#### Action item
Print the first line of the data below and every one after it, through the line containing "## constraint.sdc", exactly as written.

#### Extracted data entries
++++++++

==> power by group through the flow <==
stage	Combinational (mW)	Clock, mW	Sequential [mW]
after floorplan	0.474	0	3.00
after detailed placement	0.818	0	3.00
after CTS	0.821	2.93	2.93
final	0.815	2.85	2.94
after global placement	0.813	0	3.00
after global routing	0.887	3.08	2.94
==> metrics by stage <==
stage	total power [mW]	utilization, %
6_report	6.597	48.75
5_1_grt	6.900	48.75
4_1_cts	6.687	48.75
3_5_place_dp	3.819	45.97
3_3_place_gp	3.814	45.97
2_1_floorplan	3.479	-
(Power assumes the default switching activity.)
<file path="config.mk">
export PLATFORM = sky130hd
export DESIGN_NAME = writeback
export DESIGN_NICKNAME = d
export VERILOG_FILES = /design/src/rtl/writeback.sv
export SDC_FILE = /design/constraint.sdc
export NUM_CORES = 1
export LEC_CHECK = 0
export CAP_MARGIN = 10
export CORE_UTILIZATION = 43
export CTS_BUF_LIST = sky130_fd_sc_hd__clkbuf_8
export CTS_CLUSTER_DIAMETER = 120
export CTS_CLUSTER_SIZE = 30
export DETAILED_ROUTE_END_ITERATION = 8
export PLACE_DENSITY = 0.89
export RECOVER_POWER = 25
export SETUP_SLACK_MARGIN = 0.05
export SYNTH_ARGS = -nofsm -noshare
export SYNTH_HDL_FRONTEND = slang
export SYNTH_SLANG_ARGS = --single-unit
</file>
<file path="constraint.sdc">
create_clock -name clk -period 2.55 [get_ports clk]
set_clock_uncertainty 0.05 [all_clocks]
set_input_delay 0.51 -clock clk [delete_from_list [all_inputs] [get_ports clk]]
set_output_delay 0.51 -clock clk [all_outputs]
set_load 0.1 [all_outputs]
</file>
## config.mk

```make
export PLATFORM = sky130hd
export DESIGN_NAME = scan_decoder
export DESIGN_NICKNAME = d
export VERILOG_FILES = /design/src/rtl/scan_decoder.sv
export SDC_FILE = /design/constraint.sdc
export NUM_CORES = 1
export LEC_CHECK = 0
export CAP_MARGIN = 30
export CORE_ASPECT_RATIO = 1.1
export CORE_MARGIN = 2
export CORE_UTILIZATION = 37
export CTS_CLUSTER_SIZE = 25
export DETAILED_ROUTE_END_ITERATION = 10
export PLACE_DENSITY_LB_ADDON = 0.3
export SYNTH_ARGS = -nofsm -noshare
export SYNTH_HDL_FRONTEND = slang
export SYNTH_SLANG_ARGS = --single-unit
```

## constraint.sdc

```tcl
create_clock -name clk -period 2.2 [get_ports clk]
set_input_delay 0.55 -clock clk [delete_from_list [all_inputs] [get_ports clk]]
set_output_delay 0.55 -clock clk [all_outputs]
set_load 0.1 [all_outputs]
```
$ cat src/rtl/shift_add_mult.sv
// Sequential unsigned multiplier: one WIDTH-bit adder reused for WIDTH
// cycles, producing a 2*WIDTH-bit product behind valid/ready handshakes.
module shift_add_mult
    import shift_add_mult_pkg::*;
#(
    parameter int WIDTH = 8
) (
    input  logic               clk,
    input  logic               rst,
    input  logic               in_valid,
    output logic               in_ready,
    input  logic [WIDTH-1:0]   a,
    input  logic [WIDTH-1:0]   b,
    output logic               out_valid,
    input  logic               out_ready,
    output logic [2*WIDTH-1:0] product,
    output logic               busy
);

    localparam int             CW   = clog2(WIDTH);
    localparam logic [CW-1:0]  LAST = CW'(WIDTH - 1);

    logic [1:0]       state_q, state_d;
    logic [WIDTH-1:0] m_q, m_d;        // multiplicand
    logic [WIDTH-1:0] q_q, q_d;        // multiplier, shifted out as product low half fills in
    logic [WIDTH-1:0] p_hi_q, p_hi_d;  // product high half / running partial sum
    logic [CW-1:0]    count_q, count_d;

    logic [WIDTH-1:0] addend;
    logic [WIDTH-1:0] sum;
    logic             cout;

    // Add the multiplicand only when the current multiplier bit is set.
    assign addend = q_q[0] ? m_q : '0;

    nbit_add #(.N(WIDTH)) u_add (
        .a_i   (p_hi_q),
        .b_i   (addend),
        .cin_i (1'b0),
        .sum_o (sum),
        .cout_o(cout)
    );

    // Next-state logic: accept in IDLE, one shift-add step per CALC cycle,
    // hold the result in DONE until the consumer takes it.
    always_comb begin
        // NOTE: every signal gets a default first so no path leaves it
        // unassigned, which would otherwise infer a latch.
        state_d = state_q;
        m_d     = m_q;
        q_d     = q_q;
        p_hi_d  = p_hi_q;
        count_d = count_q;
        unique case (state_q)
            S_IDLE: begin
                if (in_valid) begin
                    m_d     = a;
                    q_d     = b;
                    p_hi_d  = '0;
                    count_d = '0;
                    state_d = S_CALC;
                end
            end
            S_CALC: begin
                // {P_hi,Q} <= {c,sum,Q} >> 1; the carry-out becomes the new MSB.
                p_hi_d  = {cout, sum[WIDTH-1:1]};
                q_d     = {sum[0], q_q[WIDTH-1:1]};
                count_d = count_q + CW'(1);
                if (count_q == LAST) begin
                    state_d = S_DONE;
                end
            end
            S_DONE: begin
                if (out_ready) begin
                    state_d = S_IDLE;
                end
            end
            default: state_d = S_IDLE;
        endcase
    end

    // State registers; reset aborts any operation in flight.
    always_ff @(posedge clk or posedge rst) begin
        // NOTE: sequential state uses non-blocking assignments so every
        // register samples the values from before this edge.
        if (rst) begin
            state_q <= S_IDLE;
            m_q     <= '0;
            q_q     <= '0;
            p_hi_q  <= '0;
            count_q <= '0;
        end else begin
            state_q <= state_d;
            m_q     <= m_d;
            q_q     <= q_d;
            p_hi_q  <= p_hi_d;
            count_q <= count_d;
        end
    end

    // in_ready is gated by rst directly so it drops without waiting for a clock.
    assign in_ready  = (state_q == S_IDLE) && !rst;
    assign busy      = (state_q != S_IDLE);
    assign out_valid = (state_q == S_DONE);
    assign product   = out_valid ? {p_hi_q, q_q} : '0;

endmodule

++++++++

#### Solution for this problem
==> power by group through the flow <==
stage	Combinational (mW)	Clock, mW	Sequential [mW]
after floorplan	0.474	0	3.00
after detailed placement	0.818	0	3.00
after CTS	0.821	2.93	2.93
final	0.815	2.85	2.94
after global placement	0.813	0	3.00
after global routing	0.887	3.08	2.94
==> metrics by stage <==
stage	total power [mW]	utilization, %
6_report	6.597	48.75
5_1_grt	6.900	48.75
4_1_cts	6.687	48.75
3_5_place_dp	3.819	45.97
3_3_place_gp	3.814	45.97
2_1_floorplan	3.479	-
(Power assumes the default switching activity.)
<file path="config.mk">
export PLATFORM = sky130hd
export DESIGN_NAME = writeback
export DESIGN_NICKNAME = d
export VERILOG_FILES = /design/src/rtl/writeback.sv
export SDC_FILE = /design/constraint.sdc
export NUM_CORES = 1
export LEC_CHECK = 0
export CAP_MARGIN = 10
export CORE_UTILIZATION = 43
export CTS_BUF_LIST = sky130_fd_sc_hd__clkbuf_8
export CTS_CLUSTER_DIAMETER = 120
export CTS_CLUSTER_SIZE = 30
export DETAILED_ROUTE_END_ITERATION = 8
export PLACE_DENSITY = 0.89
export RECOVER_POWER = 25
export SETUP_SLACK_MARGIN = 0.05
export SYNTH_ARGS = -nofsm -noshare
export SYNTH_HDL_FRONTEND = slang
export SYNTH_SLANG_ARGS = --single-unit
</file>
<file path="constraint.sdc">
create_clock -name clk -period 2.55 [get_ports clk]
set_clock_uncertainty 0.05 [all_clocks]
set_input_delay 0.51 -clock clk [delete_from_list [all_inputs] [get_ports clk]]
set_output_delay 0.51 -clock clk [all_outputs]
set_load 0.1 [all_outputs]
</file>
## config.mk

```make
export PLATFORM = sky130hd
export DESIGN_NAME = scan_decoder
export DESIGN_NICKNAME = d
export VERILOG_FILES = /design/src/rtl/scan_decoder.sv
export SDC_FILE = /design/constraint.sdc
export NUM_CORES = 1
export LEC_CHECK = 0
export CAP_MARGIN = 30
export CORE_ASPECT_RATIO = 1.1
export CORE_MARGIN = 2
export CORE_UTILIZATION = 37
export CTS_CLUSTER_SIZE = 25
export DETAILED_ROUTE_END_ITERATION = 10
export PLACE_DENSITY_LB_ADDON = 0.3
export SYNTH_ARGS = -nofsm -noshare
export SYNTH_HDL_FRONTEND = slang
export SYNTH_SLANG_ARGS = --single-unit
```

## constraint.sdc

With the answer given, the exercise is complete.